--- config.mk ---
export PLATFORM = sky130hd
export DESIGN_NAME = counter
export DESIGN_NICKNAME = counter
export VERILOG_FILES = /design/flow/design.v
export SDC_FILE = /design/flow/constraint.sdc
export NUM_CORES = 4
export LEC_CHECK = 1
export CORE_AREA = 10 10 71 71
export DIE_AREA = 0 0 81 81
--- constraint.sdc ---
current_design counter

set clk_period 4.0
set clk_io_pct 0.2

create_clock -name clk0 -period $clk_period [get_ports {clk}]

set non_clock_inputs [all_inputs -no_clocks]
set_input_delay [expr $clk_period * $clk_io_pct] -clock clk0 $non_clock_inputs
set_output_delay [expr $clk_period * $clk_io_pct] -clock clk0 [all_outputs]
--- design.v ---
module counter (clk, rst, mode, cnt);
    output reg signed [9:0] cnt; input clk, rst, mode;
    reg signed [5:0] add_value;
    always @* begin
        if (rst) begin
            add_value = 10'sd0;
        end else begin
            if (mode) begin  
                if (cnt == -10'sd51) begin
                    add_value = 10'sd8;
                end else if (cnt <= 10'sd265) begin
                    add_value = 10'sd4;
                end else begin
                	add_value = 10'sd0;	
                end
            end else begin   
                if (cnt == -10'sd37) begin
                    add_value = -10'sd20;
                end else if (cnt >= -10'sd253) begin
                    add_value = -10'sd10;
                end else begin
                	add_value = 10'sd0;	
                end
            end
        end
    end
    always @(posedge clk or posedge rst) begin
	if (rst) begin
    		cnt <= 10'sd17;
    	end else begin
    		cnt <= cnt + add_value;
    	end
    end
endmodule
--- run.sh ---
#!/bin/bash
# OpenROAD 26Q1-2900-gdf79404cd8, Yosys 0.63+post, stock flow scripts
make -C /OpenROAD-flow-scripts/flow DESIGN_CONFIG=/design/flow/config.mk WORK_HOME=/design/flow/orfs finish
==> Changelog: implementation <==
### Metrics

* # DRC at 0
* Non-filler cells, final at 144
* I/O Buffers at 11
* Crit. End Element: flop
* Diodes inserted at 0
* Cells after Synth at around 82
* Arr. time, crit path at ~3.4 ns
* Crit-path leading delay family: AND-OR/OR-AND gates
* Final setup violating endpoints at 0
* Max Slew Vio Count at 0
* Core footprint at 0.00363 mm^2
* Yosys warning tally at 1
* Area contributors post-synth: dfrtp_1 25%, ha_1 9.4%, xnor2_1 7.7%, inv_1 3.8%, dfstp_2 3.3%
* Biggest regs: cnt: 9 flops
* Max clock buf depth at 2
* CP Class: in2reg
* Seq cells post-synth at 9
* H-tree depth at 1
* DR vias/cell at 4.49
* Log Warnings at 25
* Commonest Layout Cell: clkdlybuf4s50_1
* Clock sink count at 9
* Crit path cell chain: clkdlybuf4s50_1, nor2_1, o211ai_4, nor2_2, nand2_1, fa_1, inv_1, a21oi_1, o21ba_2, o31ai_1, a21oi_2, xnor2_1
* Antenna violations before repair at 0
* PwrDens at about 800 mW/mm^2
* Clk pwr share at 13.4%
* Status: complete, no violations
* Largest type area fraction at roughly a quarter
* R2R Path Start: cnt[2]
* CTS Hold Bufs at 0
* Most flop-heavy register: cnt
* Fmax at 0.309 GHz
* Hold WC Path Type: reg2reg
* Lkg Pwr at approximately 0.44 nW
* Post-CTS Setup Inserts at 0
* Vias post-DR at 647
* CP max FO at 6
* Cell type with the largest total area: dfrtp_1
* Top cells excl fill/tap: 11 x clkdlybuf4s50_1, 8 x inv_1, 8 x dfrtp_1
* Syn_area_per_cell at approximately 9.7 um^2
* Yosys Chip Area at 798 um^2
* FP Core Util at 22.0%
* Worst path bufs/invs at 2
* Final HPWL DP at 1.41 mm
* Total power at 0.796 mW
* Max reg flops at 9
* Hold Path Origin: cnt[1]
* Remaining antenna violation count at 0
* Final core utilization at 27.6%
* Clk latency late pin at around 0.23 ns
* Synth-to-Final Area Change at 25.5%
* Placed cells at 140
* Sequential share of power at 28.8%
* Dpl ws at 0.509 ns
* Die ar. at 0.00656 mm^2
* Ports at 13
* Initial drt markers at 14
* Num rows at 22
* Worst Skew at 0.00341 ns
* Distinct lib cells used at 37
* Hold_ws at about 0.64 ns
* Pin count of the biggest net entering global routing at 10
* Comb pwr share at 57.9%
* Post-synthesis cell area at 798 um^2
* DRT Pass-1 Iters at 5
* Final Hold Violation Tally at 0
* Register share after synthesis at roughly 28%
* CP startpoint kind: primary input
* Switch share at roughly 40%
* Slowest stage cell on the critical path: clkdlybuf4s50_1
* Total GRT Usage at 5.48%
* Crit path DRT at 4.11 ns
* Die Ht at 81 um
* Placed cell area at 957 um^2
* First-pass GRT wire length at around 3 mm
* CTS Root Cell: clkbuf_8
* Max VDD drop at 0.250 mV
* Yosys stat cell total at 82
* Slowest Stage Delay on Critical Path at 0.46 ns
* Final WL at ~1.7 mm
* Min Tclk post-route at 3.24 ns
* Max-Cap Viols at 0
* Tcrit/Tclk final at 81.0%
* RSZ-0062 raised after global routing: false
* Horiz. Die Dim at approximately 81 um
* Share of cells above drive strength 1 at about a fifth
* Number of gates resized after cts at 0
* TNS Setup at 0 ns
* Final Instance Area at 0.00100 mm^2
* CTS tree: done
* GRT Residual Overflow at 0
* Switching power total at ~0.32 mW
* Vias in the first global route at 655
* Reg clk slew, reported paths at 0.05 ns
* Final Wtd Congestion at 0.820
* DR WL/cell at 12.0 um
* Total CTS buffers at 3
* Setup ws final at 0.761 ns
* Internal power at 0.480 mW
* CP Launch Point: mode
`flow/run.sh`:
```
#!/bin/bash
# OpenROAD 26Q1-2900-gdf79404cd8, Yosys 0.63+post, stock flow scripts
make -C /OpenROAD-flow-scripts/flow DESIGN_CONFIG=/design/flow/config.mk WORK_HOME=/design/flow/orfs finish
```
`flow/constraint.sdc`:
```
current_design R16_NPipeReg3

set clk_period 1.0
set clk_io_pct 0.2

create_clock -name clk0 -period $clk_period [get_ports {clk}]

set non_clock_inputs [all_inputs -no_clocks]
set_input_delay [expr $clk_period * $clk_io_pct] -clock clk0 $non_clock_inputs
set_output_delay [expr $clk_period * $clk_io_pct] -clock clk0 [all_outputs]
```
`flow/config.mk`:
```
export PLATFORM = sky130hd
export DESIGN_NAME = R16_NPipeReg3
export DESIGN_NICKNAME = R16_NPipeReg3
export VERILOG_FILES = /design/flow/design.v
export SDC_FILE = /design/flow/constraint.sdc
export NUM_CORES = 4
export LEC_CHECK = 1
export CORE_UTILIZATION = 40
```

WORK TO COMPLETE: Show all lines from the data that contain "Yosys".

SOLUTION TO THIS PROBLEM:
# OpenROAD 26Q1-2900-gdf79404cd8, Yosys 0.63+post, stock flow scripts
* Yosys warning tally at 1
* Yosys Chip Area at 798 um^2
* Yosys stat cell total at 82
# OpenROAD 26Q1-2900-gdf79404cd8, Yosys 0.63+post, stock flow scripts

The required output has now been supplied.